コメント内の誤字や文法的な不整合は、ドキュメントのプロフェッショナリズムを損なうだけでなく、読者の理解を妨げる可能性もあります。特に、セキュリティに関連するコードのコメントは、正確かつ明確であることが極めて重要です。このコミットは、そのような小さな不整合を修正し、コメントの可読性と一貫性を向上させることで、パッケージ全体の品質を高めることを目的としています。

前提知識の解説

Go言語の html/template パッケージ

html/template パッケージは、Go言語の標準ライブラリの一部であり、HTML出力を生成するためのテンプレートエンジンを提供します。このパッケージの主な目的は、ユーザーが提供するデータや外部ソースからのデータがHTMLに挿入される際に、自動的にエスケープ処理を行うことで、クロスサイトスクリプティング(XSS)攻撃などのウェブセキュリティ脆弱性を防ぐことです。

通常の text/template パッケージとは異なり、html/template はHTMLのコンテキストを理解し、JavaScript、CSS、URLなどの異なるコンテキストに応じて適切なエスケープ処理を適用します。
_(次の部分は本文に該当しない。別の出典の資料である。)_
--- src/rtl/uart_rx_frame_ctrl.sv ---
// ---------------------------------------------------------------------------
// uart_rx_frame_ctrl
// Receive-side UART frame controller: start detection, bit timing for the
// external majority sampler, LSB-first deserialisation, optional parity
// check and stop check. All outputs are registered.
//   clk          in  : RX oversampling clock
//   rst          in  : asynchronous active-low reset
//   RX_IN        in  : synchronised serial line, idle high
//   Prescale     in  : oversampling ratio (6 or 8), latched per frame
//   PAR_EN       in  : frame carries a parity bit, latched per frame
//   PAR_TYP      in  : 0 even / 1 odd parity, latched per frame
//   sampled_bit  in  : majority-voted bit from data_sampling
//   data_samp_en out : enable to data_sampling (high outside IDLE)
//   edge_cnt     out : oversample index within the current bit
//   P_DATA       out : last accepted byte
//   data_valid   out : one-cycle pulse when P_DATA is updated
//   par_err      out : one-cycle pulse on parity mismatch
//   stp_err      out : one-cycle pulse on bad stop bit
// ---------------------------------------------------------------------------
module uart_rx_frame_ctrl
    import uart_rx_frame_ctrl_pkg::*;
#(
    parameter int DATA_WIDTH = 8
) (
    input  logic                  clk,
    input  logic                  rst,
    input  logic                  RX_IN,
    input  logic [4:0]            Prescale,
    input  logic                  PAR_EN,
    input  logic                  PAR_TYP,
    input  logic                  sampled_bit,
    output logic                  data_samp_en,
    output logic [2:0]            edge_cnt,
    output logic [DATA_WIDTH-1:0] P_DATA,
    output logic                  data_valid,
    output logic                  par_err,
    output logic                  stp_err
);

    // Enough range for start + data + parity + stop without wrapping.
    localparam int BIT_CNT_W = $clog2(DATA_WIDTH + 4);

    rx_state_e             state_q,    state_d;
    logic [DATA_WIDTH-1:0] shift_q,    shift_d;
    logic [DATA_WIDTH-1:0] pdata_q,    pdata_d;
    logic                  valid_q,    valid_d;
    logic                  par_err_q,  par_err_d;
    logic                  stp_err_q,  stp_err_d;
    logic                  samp_en_q,  samp_en_d;
    logic                  bad_q,      bad_d;
    logic [4:0]            prescale_q, prescale_d;
    logic                  par_en_q,   par_en_d;
    logic                  par_typ_q,  par_typ_d;

    logic                  cnt_en;
    logic                  bit_done;
    logic [BIT_CNT_W-1:0]  bit_cnt;

    assign cnt_en = (state_q != IDLE);

    edge_bit_counter #(
        .BIT_CNT_W (BIT_CNT_W)
    ) u_edge_bit_counter (
        .clk      (clk),
        .rst      (rst),
        .enable   (cnt_en),
        .Prescale (prescale_q),
        .edge_cnt (edge_cnt),
        .bit_cnt  (bit_cnt),
        .bit_done (bit_done)
    );

    assign data_samp_en = samp_en_q;
    assign P_DATA       = pdata_q;
    assign data_valid   = valid_q;
    assign par_err      = par_err_q;
    assign stp_err      = stp_err_q;

    // Frame FSM. Everything of interest happens at bit_done, the last
    // oversample of a bit, where sampled_bit has settled. The bit counter
    // reads 1 during the first data bit, so the last data bit is the one
    // where it equals DATA_WIDTH.
    always_comb begin
        state_d    = state_q;
        shift_d    = shift_q;
        pdata_d    = pdata_q;
        bad_d      = bad_q;
        prescale_d = prescale_q;
        par_en_d   = par_en_q;
        par_typ_d  = par_typ_q;
        valid_d    = 1'b0;
        par_err_d  = 1'b0;
        stp_err_d  = 1'b0;

        unique case (state_q)
            IDLE: begin
                if (!RX_IN) begin
                    state_d    = START;
                    bad_d      = 1'b0;
                    // Unsupported ratios fall back to 8 so the 3-bit edge
                    // counter can never run past its range.
                    prescale_d = (Prescale == PRESCALE_6) ? PRESCALE_6 : PRESCALE_8;
                    par_en_d   = PAR_EN;
                    par_typ_d  = PAR_TYP;
                end
            end
            START: begin
                if (bit_done) begin
                    state_d = sampled_bit ? IDLE : DATA;
                end
            end
            DATA: begin
                if (bit_done) begin
                    shift_d = {sampled_bit, shift_q[DATA_WIDTH-1:1]};
                    if (bit_cnt == BIT_CNT_W'(DATA_WIDTH)) begin
                        state_d = par_en_q ? PARITY : STOP;
                    end
                end
            end
            PARITY: begin
                if (bit_done) begin
                    if (sampled_bit != expected_parity(^shift_q, par_typ_q)) begin
                        bad_d     = 1'b1;
                        par_err_d = 1'b1;
                    end
                    state_d = STOP;
                end
            end
            STOP: begin
                if (bit_done) begin
                    if (!sampled_bit) begin
                        stp_err_d = 1'b1;
                    end else if (!bad_q) begin
                        pdata_d = shift_q;
                        valid_d = 1'b1;
                    end
                    state_d = IDLE;
                end
            end
            default: state_d = IDLE;
        endcase

        samp_en_d = (state_d != IDLE);
    end

    always_ff @(posedge clk or negedge rst) begin
        if (!rst) begin
            state_q    <= IDLE;
            shift_q    <= '0;
            pdata_q    <= '0;
            valid_q    <= 1'b0;
            par_err_q  <= 1'b0;
            stp_err_q  <= 1'b0;
            samp_en_q  <= 1'b0;
            bad_q      <= 1'b0;
            prescale_q <= PRESCALE_8;
            par_en_q   <= 1'b0;
            par_typ_q  <= PAR_EVEN;
        end else begin
            state_q    <= state_d;
            shift_q    <= shift_d;
            pdata_q    <= pdata_d;
            valid_q    <= valid_d;
            par_err_q  <= par_err_d;
            stp_err_q  <= stp_err_d;
            samp_en_q  <= samp_en_d;
            bad_q      <= bad_d;
            prescale_q <= prescale_d;
            par_en_q   <= par_en_d;
            par_typ_q  <= par_typ_d;
        end
    end

endmodule
<file path="src/rtl/stopwatch_ctrl.sv">
// stopwatch_ctrl: button synchronisers, IDLE/RUN/PAUSE control FSM and a
// prescaler producing a one-cycle sec_tick for the downstream seconds
// counter, plus a one-cycle cnt_clear request. All outputs are registered.
//
// Handshake note: this block has no valid/ready interfaces. Button inputs are
// raw levels, and the outputs are single-cycle pulses or levels that the
// counter samples on every rising edge.
module stopwatch_ctrl #(
  parameter int TICKS_PER_SEC = 100000000
) (
  input  logic       clk,
  input  logic       reset,
  input  logic       start_btn,
  input  logic       stop_btn,
  input  logic       clear_btn,
  output logic       sec_tick,
  output logic       cnt_clear,
  output logic       running,
  output logic       paused,
  output logic [1:0] state_dbg
);

  localparam int PW = $clog2(TICKS_PER_SEC);
  localparam logic [PW-1:0] PRESC_TOP = PW'(TICKS_PER_SEC - 1);

  typedef enum logic [1:0] {
    S_IDLE  = 2'd0,
    S_RUN   = 2'd1,
    S_PAUSE = 2'd2
  } state_t;

  // Button vectors are ordered {clear, stop, start}.
  logic [2:0]    btn_s1;
  logic [2:0]    btn_s2;
  logic [2:0]    btn_prev;
  logic [1:0]    fill_cnt;
  logic [2:0]    btn_rise;
  logic          ev_clear;
  logic          ev_stop;
  logic          ev_start;
  state_t        state;
  logic [PW-1:0] presc;

  // Two-flop synchroniser plus previous-value register for edge detection.
  // The synchroniser restarts from zero after reset, so prev is forced high
  // until both stages hold real samples; otherwise the pipeline filling with
  // a held button would look like a fresh press. A press first sampled in
  // the first cycle after reset is treated the same as one held through it.
  always_ff @(posedge clk) begin
    if (reset) begin
      btn_s1   <= '0;
      btn_s2   <= '0;
      btn_prev <= '1;
      fill_cnt <= '0;
    end else begin
      btn_s1 <= {clear_btn, stop_btn, start_btn};
      btn_s2 <= btn_s1;
      if (fill_cnt == 2'd2) begin
        btn_prev <= btn_s2;
      end else begin
        btn_prev <= '1;
        fill_cnt <= fill_cnt + 2'd1;
      end
    end
  end

  // Rising-edge events with fixed priority clear > stop > start. A lower
  // event is dropped whenever a higher one is present, even if the higher
  // one is then ignored by the current state.
  assign btn_rise = btn_s2 & ~btn_prev;
  assign ev_clear = btn_rise[2];
  assign ev_stop  = btn_rise[1] & ~btn_rise[2];
  assign ev_start = btn_rise[0] & ~btn_rise[1] & ~btn_rise[2];

  // Control FSM, prescaler and all registered outputs.
  always_ff @(posedge clk) begin
    if (reset) begin
      state     <= S_IDLE;
      presc     <= '0;
      sec_tick  <= 1'b0;
      cnt_clear <= 1'b0;
      running   <= 1'b0;
      paused    <= 1'b0;
    end else begin
      sec_tick  <= 1'b0;
      cnt_clear <= 1'b0;
      case (state)
        S_IDLE: begin
          if (ev_clear) begin
            cnt_clear <= 1'b1;
            presc     <= '0;
          end else if (ev_start) begin
            state   <= S_RUN;
            presc   <= '0;
            running <= 1'b1;
            paused  <= 1'b0;
          end
        end
        S_RUN: begin
          if (ev_clear) begin
            state     <= S_IDLE;
            cnt_clear <= 1'b1;
            presc     <= '0;
            running   <= 1'b0;
            paused    <= 1'b0;
          end else if (ev_stop) begin
            // Prescaler holds, so a resume finishes the interrupted second.
            state   <= S_PAUSE;
            running <= 1'b0;
            paused  <= 1'b1;
          end else if (presc == PRESC_TOP) begin
            presc    <= '0;
            sec_tick <= 1'b1;
          end else begin
            presc <= presc + 1'b1;
          end
        end
        S_PAUSE: begin
          if (ev_clear) begin
            state     <= S_IDLE;
            cnt_clear <= 1'b1;
            presc     <= '0;
            running   <= 1'b0;
            paused    <= 1'b0;
          end else if (ev_start) begin
            state   <= S_RUN;
            running <= 1'b1;
            paused  <= 1'b0;
          end
        end
        default: begin
          state   <= S_IDLE;
          presc   <= '0;
          running <= 1'b0;
          paused  <= 1'b0;
        end
      endcase
    end
  end

  assign state_dbg = state;

endmodule
</file>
これにより、開発者はセキュリティ上の懸念を過度に意識することなく、動的なHTMLコンテンツを安全に生成できます。

XSS(クロスサイトスクリプティング)

XSSは、ウェブアプリケーションのセキュリティ脆弱性の一種です。攻撃者は、悪意のあるスクリプト(通常はJavaScript)をウェブページに注入し、そのスクリプトが他のユーザーのブラウザで実行されるようにします。これにより、セッションハイジャック、個人情報の盗難、ウェブサイトの改ざんなど、様々な攻撃が可能になります。

html/template パッケージは、信頼できないデータをHTMLに直接挿入するのではなく、エスケープ処理を施すことで、この種の攻撃を防ぎます。例えば、ユーザーが入力した <script>alert('XSS')</script> という文字列は、&lt;script&gt;alert(&#39;XSS&#39;)&lt;/script&gt; のようにエスケープされ、ブラウザによってスクリプトとして実行されるのではなく、単なるテキストとして表示されます。

HTMLAttr および JS

html/template パッケージには、特定のコンテキストで安全であるとマークされたコンテンツを表すための特殊な型が定義されています。これらは、開発者が意図的にエスケープ処理をスキップしたい場合に、そのコンテンツが安全であることを明示的に示すために使用されます。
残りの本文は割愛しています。